The second edition of the Journal of Researches[113] was completed in 1845. It was published by Mr. Murray in the Colonial and Home Library, and in this more accessible form soon had a large sale.

C. D. to Lyell. Down [July, 1845].

My dear Lyell—I send you the first part[114] of the new edition, which I so entirely owe to you. You will see that I have ventured to dedicate it to you, and I trust that this cannot be disagreeable. I have long wished, not so much for your sake, as for my own feelings of honesty, to acknowledge more plainly than by mere reference, how much I geologically owe you. Those authors, however, who, like you, educate people's minds as well as teach them special facts, can never, I should think, have full justice done them except by posterity, for the mind thus insensibly improved can hardly perceive its own upward ascent. I had intended putting in the present acknowledgment in the third part of my Geology, but its sale is so exceedingly small that I should not have had the satisfaction of thinking that as far as lay in my power I had owned, though imperfectly, my debt. Pray do not think that I am so silly, as to suppose that my dedication can any ways gratify you, except so far as I trust you will receive it, as a most sincere mark of my gratitude and friendship. I think I have improved this edition, especially the second part, which I have just finished. I have added a good deal about the Fuegians, and cut down into half the mercilessly long discussion on climate and glaciers, &c. I do not recollect anything added to the first part, long enough to call your attention to; there is a page of description of a very curious breed of oxen in Banda Oriental. I should like you to read the few last pages; there is a little discussion on extinction, which will not perhaps strike you as new, though it has so struck me, and has placed in my mind all the difficulties with respect to the causes of extinction, in the same class with other difficulties which are generally quite overlooked and undervalued by naturalists; I ought, however, to have made my discussion longer and shown by facts, as I easily could, how steadily every species must be checked in its numbers.

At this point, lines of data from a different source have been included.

--- src/flat_wrapper.sv ---
// flat-port wrapper written by rule: the top's interface ports become plain ports
module ro_puf_sampler_flat 
#(
    parameter int N_RO  = 9,
    parameter int CNT_W = 16,
    parameter int WIN_W = 16
)
  (clk, rst, bus_start, bus_window, bus_margin, bus_ro_in, bus_ro_select, bus_ro_en, bus_busy, bus_valid, bus_response, bus_mask);
  ro_puf_sampler_if #(.N_RO(N_RO), .CNT_W(CNT_W), .WIN_W(WIN_W)) bus_i ();
  input  logic clk;
  input  logic rst;
  input wire logic [$bits(bus_i.start)-1:0] bus_start;
  input wire logic [$bits(bus_i.window)-1:0] bus_window;
  input wire logic [$bits(bus_i.margin)-1:0] bus_margin;
  input wire logic [$bits(bus_i.ro_in)-1:0] bus_ro_in;
  output wire logic [$bits(bus_i.ro_select)-1:0] bus_ro_select;
  output wire logic [$bits(bus_i.ro_en)-1:0] bus_ro_en;
  output wire logic [$bits(bus_i.busy)-1:0] bus_busy;
  output wire logic [$bits(bus_i.valid)-1:0] bus_valid;
  output wire logic [$bits(bus_i.response)-1:0] bus_response;
  output wire logic [$bits(bus_i.mask)-1:0] bus_mask;
  assign bus_i.start = bus_start;
  assign bus_i.window = bus_window;
  assign bus_i.margin = bus_margin;
  assign bus_i.ro_in = bus_ro_in;
  assign bus_ro_select = bus_i.ro_select;
  assign bus_ro_en = bus_i.ro_en;
  assign bus_busy = bus_i.busy;
  assign bus_valid = bus_i.valid;
  assign bus_response = bus_i.response;
  assign bus_mask = bus_i.mask;
  ro_puf_sampler #(.N_RO(N_RO), .CNT_W(CNT_W), .WIN_W(WIN_W)) u_core (.clk(clk), .rst(rst), .bus(bus_i));
endmodule
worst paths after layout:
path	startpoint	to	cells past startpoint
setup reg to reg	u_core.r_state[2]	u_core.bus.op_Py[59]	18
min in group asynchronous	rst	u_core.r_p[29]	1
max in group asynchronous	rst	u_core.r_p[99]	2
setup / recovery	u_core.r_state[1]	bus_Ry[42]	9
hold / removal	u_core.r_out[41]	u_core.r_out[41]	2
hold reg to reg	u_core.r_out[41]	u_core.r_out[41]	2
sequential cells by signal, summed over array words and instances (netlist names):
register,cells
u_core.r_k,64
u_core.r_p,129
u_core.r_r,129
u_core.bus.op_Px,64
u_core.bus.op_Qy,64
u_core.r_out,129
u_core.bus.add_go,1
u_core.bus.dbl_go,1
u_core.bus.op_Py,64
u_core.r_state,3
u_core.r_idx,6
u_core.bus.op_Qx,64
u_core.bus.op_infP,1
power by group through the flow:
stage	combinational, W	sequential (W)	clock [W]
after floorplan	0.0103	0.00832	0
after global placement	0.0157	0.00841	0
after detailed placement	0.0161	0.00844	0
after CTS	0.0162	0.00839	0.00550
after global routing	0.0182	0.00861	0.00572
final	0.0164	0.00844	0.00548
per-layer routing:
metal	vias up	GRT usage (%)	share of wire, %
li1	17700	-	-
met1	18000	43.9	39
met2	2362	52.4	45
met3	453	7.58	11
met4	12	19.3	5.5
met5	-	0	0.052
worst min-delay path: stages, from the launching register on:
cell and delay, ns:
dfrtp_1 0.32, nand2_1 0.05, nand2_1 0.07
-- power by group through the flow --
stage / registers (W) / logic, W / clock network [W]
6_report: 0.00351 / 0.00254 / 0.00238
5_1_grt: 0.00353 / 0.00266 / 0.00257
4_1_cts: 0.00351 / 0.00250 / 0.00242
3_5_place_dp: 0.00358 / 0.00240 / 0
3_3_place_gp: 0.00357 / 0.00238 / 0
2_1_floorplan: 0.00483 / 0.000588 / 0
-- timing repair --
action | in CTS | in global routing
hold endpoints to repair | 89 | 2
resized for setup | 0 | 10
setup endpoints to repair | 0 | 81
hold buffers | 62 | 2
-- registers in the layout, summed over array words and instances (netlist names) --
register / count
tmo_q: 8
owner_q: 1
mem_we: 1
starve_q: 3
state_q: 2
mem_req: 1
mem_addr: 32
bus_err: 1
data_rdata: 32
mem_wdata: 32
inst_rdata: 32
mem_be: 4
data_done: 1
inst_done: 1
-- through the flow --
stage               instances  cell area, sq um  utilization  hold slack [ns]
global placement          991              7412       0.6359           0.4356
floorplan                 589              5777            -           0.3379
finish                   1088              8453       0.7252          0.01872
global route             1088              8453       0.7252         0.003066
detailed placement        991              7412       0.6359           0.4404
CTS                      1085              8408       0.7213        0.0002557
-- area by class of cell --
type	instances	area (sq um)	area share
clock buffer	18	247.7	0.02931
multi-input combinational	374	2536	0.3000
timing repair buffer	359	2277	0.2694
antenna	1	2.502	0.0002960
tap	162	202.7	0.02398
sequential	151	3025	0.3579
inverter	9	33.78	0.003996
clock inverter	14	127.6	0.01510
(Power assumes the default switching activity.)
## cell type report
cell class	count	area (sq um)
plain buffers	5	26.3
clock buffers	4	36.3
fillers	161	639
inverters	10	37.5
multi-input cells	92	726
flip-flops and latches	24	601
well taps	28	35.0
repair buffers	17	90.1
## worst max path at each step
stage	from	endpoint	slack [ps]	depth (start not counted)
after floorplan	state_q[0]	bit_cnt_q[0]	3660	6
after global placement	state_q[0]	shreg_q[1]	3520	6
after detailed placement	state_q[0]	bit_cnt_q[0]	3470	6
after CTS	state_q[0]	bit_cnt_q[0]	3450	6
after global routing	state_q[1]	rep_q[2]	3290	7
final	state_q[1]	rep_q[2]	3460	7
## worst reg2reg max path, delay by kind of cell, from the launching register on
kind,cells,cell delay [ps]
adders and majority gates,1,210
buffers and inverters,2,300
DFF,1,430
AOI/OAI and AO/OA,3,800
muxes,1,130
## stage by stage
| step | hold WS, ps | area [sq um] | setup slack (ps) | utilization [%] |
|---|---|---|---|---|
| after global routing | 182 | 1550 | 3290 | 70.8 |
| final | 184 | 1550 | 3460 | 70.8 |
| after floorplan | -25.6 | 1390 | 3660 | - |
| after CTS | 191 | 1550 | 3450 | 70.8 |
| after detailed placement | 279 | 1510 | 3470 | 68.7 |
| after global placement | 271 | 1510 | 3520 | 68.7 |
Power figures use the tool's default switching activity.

A pleasant notice of the Journal occurs in a letter from Humboldt to Mrs. Austin, dated June 7, 1844[115]:—

"Alas! you have got some one in England whom you do not read—young Darwin, who went with the expedition to the Straits of Magellan. He has succeeded far better than myself with the subject I took up. There are admirable descriptions of tropical nature in his journal, which you do not read because the author is a zoologist, which you imagine to be synonymous with bore. Mr. Darwin has another merit, a very rare one in your country—he has praised me."

October 1846 to October 1854.

The time between October 1846, and October 1854, was practically given up to working at the Cirripedia (Barnacles); the results were published in two volumes by the Ray Society in 1851 and 1854. His volumes on the Fossil Cirripedes were published by the Palæontographical Society in 1851 and 1854.

Writing to Sir J. D. Hooker in 1845, my father says: "I hope this next summer to finish my South American Geology,[116] then to get out a little Zoology, and hurrah for my species work...." This passage serves to show that he had at this time no intention of making an exhaustive study of the Cirripedes. Indeed it would seem that his original intention was, as I learn from Sir J. D. Hooker, merely to work out one special problem. This is quite in keeping with the following passage in the Autobiography: "When on the coast of Chile, I found a most curious form, which burrowed into the shells of Concholepas, and which differed so much from all other Cirripedes that I had to form a new sub-order for its sole reception.... To understand the structure of my new Cirripede I had to examine and dissect many of the common forms; and this gradually led me on to take up the whole group." In later years he seems to have felt some doubt as to the value of these eight years of work—for instance when he wrote in his Autobiography—"My work was of considerable use to me, when I had to discuss in the Origin of Species the principles of a natural classification. Nevertheless I doubt whether the work was worth the consumption of so much time." Yet I learn from Sir J. D. Hooker that he certainly recognised at the time its value to himself as systematic training. Sir Joseph writes to me: "Your father recognised three stages in his career as a biologist: the mere collector at Cambridge; the collector and observer in the Beagle, and for some years afterwards; and the trained naturalist after, and only after the Cirripede work. That he was a thinker all along is true enough, and there is a vast deal in his writings previous to the Cirripedes that a trained naturalist could but emulate.... He often alluded to it as a valued discipline, and added that even the 'hateful' work of digging out synonyms, and of describing, not only improved his methods but opened his eyes to the difficulties and merits of the works of the dullest of cataloguers. One result was that he would never allow a depreciatory remark to pass unchallenged on the poorest class of scientific workers, provided that their work was honest, and good of its kind. I have always regarded it as one of the finest traits of his character,—this generous appreciation of the hod-men of science, and of their labours ... and it was monographing the Barnacles that brought it about."

Mr. Huxley allows me to quote his opinion as to the value of the eight years given to the Cirripedes:—

"In my opinion your sagacious father never did a wiser thing than when he devoted himself to the years of patient toil which the Cirripede-book cost him.